# [AIM OF THE EXERCISE]
This exercise calls for the line with "synthArstFlopShare_pct = 100.0", the line with "slew_viol_final = 0", and all lines between them in the material below, output exactly and with no other lines.

# [EXERCISE INPUT]

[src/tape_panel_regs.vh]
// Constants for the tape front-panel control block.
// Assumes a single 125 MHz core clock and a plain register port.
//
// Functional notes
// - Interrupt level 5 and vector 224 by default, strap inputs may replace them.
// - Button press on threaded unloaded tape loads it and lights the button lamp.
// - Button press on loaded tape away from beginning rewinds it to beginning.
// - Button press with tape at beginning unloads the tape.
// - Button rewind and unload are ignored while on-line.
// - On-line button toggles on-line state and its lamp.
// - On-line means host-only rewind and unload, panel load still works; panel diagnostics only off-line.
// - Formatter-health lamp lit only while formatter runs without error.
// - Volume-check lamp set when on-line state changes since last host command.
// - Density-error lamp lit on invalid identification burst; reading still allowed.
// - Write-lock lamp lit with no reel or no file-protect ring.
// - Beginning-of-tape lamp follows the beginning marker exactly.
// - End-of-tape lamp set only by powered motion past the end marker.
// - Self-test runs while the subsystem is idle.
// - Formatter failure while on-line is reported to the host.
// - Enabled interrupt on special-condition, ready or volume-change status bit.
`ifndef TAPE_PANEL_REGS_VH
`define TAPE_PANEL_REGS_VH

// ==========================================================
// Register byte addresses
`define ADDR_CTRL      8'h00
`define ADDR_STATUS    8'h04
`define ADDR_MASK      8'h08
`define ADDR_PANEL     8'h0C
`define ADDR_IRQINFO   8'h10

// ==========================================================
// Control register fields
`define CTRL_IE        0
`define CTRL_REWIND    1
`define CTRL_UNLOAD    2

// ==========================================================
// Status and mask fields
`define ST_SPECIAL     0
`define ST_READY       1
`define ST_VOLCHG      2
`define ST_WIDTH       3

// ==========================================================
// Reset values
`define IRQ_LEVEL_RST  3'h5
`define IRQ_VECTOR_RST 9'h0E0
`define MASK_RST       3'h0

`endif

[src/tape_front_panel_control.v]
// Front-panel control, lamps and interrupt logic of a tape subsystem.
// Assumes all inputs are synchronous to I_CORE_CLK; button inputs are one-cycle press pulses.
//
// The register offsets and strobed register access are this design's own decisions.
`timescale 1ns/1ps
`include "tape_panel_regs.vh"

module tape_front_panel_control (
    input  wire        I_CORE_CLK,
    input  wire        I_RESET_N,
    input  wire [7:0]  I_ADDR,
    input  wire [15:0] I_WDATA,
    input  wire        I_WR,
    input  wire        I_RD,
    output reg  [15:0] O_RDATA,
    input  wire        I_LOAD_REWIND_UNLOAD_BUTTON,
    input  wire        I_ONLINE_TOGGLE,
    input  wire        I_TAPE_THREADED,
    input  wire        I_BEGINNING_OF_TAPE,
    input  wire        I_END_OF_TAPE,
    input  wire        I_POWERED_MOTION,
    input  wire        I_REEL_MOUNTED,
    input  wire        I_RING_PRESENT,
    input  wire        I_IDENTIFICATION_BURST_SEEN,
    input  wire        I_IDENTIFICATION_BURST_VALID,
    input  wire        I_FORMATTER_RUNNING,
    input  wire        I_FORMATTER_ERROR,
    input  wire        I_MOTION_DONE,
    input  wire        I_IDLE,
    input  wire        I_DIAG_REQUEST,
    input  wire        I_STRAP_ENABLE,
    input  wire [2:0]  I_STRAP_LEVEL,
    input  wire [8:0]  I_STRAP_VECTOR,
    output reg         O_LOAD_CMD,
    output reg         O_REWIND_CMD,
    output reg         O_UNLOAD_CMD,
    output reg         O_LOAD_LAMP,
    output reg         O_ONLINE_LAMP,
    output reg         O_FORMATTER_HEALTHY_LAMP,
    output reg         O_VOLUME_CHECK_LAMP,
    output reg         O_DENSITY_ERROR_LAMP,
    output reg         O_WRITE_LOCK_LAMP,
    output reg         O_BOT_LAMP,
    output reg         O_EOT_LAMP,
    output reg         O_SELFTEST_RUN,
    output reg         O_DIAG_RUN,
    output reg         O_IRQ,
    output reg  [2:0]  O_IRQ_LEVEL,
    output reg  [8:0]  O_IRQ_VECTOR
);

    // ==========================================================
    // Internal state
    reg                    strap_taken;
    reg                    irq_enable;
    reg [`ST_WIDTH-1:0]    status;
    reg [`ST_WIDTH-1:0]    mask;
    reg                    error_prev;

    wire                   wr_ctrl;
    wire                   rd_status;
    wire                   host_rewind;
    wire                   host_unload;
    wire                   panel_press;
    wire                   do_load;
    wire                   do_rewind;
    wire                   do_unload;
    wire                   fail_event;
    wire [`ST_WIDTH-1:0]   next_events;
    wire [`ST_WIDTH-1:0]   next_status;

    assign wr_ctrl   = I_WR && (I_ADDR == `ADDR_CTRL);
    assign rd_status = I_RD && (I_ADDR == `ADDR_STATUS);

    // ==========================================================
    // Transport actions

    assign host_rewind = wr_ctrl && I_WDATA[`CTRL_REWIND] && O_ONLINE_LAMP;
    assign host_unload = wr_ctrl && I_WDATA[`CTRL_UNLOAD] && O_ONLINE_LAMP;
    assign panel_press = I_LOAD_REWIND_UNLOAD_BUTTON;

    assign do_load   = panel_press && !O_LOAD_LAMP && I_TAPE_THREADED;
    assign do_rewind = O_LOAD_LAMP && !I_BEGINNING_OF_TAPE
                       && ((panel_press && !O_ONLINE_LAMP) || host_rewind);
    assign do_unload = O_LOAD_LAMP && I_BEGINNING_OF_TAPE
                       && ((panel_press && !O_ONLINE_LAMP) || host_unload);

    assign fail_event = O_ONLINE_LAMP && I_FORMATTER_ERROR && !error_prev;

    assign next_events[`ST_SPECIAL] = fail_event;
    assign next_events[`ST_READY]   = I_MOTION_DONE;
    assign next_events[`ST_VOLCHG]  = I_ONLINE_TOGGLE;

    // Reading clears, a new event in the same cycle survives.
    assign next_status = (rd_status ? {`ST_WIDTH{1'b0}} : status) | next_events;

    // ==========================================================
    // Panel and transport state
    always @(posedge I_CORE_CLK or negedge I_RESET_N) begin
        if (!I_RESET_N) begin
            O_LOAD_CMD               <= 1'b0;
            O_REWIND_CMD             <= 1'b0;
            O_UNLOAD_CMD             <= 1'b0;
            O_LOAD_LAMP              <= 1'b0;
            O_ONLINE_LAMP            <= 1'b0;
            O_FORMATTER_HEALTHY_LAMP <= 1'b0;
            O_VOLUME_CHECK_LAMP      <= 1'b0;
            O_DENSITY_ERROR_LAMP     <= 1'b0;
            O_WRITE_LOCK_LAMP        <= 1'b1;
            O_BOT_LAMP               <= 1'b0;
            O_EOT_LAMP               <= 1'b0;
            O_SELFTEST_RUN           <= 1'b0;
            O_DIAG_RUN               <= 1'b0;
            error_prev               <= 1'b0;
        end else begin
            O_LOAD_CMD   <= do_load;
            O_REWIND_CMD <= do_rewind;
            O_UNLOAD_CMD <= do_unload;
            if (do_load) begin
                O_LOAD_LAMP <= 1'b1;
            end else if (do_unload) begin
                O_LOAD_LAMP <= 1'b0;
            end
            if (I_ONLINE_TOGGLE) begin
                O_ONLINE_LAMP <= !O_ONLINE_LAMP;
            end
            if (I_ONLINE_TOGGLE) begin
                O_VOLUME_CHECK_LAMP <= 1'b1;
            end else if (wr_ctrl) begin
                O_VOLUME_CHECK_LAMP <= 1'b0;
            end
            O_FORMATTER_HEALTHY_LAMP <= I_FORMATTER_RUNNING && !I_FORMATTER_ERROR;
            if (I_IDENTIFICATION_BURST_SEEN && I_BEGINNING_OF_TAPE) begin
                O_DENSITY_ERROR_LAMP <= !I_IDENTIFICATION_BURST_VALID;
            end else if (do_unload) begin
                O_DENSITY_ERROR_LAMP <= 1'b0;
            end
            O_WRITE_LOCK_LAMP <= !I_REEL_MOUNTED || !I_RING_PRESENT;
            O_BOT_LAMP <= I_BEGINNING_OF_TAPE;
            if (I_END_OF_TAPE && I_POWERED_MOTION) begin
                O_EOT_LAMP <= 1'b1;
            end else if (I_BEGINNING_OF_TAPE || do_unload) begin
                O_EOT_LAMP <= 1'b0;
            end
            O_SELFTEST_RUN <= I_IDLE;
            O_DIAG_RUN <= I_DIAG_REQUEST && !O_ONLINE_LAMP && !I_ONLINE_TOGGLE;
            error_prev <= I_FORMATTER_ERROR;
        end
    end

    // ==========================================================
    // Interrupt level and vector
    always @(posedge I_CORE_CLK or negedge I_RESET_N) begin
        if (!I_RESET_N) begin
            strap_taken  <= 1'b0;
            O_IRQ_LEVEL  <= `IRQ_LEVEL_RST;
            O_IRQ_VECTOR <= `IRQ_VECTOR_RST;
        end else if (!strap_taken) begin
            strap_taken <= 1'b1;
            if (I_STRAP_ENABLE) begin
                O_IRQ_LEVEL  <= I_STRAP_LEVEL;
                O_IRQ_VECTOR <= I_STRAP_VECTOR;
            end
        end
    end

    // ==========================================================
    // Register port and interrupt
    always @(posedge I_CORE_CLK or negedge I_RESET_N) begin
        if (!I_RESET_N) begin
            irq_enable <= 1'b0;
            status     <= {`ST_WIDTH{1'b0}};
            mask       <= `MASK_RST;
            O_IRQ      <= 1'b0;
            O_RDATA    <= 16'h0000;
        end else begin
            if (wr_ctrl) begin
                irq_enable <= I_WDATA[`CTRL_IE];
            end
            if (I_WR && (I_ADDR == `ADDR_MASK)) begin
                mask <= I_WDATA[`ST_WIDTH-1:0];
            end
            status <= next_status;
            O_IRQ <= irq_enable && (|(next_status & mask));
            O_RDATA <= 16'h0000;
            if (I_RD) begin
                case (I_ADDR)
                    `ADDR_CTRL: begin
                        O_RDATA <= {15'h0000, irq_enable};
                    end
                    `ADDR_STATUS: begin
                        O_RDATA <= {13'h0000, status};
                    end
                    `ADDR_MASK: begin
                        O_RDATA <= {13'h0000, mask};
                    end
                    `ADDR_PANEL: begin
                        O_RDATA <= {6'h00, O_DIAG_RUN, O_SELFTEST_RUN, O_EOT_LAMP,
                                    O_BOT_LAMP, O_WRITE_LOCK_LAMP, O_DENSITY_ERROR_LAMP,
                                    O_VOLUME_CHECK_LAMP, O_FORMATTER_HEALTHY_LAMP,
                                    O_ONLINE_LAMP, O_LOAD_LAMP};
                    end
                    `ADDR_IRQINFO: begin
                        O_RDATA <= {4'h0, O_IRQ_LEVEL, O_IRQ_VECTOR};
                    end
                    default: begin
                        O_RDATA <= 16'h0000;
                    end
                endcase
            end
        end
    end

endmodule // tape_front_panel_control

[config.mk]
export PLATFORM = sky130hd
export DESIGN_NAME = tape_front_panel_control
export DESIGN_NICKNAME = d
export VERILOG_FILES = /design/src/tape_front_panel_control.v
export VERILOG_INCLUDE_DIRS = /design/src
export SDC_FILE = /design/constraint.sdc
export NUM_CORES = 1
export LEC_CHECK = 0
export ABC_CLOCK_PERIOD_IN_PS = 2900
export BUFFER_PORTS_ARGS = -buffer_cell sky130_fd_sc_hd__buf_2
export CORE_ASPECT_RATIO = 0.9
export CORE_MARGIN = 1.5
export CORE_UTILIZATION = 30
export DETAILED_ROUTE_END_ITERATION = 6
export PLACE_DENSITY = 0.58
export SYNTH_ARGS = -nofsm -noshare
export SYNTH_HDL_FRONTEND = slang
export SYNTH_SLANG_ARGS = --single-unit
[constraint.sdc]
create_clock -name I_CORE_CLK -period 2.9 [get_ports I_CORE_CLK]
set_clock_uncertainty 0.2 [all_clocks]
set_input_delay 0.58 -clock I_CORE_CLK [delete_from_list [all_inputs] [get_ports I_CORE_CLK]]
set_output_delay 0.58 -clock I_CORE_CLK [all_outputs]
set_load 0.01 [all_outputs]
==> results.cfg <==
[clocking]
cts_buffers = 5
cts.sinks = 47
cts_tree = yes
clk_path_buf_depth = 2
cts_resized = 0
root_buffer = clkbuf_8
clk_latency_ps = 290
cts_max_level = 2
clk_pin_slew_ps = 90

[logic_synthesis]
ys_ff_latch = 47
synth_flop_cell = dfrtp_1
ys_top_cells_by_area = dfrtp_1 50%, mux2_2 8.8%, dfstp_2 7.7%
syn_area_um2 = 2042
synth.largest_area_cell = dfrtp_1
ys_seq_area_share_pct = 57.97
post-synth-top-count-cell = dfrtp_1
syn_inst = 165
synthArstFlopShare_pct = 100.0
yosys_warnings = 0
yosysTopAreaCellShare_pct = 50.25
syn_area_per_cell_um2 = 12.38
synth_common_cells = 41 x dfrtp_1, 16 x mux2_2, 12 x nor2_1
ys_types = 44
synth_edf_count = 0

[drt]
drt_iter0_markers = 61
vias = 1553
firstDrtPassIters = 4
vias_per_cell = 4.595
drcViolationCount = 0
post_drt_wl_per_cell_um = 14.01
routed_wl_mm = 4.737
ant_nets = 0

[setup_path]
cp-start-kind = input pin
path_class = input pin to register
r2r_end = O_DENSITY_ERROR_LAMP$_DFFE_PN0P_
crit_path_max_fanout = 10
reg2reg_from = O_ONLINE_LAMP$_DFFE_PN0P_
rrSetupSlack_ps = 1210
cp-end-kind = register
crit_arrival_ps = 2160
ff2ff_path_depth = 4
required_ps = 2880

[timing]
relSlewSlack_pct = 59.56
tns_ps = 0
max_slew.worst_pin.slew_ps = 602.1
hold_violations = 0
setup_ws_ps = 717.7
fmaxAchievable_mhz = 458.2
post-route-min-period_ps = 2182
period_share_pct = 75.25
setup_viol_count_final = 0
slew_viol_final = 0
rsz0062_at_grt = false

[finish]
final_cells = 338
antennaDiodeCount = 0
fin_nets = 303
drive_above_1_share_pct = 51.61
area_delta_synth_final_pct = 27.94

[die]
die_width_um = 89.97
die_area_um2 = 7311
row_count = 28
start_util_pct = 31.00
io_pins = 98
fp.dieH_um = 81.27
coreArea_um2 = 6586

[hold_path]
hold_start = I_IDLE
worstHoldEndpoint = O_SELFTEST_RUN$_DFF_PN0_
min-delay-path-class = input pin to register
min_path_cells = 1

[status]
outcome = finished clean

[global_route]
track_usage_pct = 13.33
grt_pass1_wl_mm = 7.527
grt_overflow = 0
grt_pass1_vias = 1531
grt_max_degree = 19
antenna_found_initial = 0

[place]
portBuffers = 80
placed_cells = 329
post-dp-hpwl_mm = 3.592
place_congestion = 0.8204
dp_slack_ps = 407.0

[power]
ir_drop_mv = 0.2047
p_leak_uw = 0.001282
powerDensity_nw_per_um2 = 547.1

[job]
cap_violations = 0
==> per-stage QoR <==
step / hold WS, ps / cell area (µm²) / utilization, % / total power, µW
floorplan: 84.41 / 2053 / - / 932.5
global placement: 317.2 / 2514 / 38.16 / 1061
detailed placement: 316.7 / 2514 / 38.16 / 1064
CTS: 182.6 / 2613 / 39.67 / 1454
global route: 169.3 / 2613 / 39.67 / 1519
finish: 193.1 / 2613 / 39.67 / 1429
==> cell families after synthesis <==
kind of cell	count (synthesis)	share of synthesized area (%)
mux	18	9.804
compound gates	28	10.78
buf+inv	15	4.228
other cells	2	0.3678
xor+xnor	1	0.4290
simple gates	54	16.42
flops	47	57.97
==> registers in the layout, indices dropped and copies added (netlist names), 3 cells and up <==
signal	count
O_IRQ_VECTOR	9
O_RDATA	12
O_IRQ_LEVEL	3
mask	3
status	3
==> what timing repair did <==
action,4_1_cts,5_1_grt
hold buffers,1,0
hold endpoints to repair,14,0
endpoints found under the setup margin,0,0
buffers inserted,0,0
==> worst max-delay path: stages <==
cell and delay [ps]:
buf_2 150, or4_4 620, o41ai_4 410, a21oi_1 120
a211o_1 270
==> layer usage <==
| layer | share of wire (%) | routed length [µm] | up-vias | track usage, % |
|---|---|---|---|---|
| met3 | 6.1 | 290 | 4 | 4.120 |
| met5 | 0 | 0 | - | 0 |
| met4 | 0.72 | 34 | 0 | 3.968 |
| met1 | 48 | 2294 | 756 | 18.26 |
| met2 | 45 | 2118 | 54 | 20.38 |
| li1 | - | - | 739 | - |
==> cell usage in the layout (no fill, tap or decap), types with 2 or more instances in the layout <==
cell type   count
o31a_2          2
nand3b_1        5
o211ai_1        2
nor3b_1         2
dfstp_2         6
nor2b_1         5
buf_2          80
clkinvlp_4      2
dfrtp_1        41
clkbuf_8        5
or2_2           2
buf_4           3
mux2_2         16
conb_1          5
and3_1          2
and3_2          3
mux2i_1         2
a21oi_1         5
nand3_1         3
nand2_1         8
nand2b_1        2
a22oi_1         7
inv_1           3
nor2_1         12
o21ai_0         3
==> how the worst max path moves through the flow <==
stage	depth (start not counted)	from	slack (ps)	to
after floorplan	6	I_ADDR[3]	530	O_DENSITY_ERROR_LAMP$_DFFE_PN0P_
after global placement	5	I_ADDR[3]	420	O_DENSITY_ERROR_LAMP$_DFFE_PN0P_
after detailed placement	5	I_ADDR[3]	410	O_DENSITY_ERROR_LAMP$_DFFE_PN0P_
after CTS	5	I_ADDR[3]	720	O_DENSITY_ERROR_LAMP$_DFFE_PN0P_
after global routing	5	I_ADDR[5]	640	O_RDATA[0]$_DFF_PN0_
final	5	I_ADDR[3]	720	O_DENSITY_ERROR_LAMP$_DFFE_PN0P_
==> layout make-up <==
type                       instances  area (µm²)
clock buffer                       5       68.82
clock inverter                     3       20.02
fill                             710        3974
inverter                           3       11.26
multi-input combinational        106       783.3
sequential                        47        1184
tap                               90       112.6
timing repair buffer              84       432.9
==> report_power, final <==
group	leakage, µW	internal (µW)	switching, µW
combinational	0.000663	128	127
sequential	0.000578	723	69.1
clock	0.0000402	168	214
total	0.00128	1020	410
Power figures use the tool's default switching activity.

# [OUTPUT OF THE EXERCISE]
synthArstFlopShare_pct = 100.0
yosys_warnings = 0
yosysTopAreaCellShare_pct = 50.25
syn_area_per_cell_um2 = 12.38
synth_common_cells = 41 x dfrtp_1, 16 x mux2_2, 12 x nor2_1
ys_types = 44
synth_edf_count = 0

[drt]
drt_iter0_markers = 61
vias = 1553
firstDrtPassIters = 4
vias_per_cell = 4.595
drcViolationCount = 0
post_drt_wl_per_cell_um = 14.01
routed_wl_mm = 4.737
ant_nets = 0

[setup_path]
cp-start-kind = input pin
path_class = input pin to register
r2r_end = O_DENSITY_ERROR_LAMP$_DFFE_PN0P_
crit_path_max_fanout = 10
reg2reg_from = O_ONLINE_LAMP$_DFFE_PN0P_
rrSetupSlack_ps = 1210
cp-end-kind = register
crit_arrival_ps = 2160
ff2ff_path_depth = 4
required_ps = 2880

[timing]
relSlewSlack_pct = 59.56
tns_ps = 0
max_slew.worst_pin.slew_ps = 602.1
hold_violations = 0
setup_ws_ps = 717.7
fmaxAchievable_mhz = 458.2
post-route-min-period_ps = 2182
period_share_pct = 75.25
setup_viol_count_final = 0
slew_viol_final = 0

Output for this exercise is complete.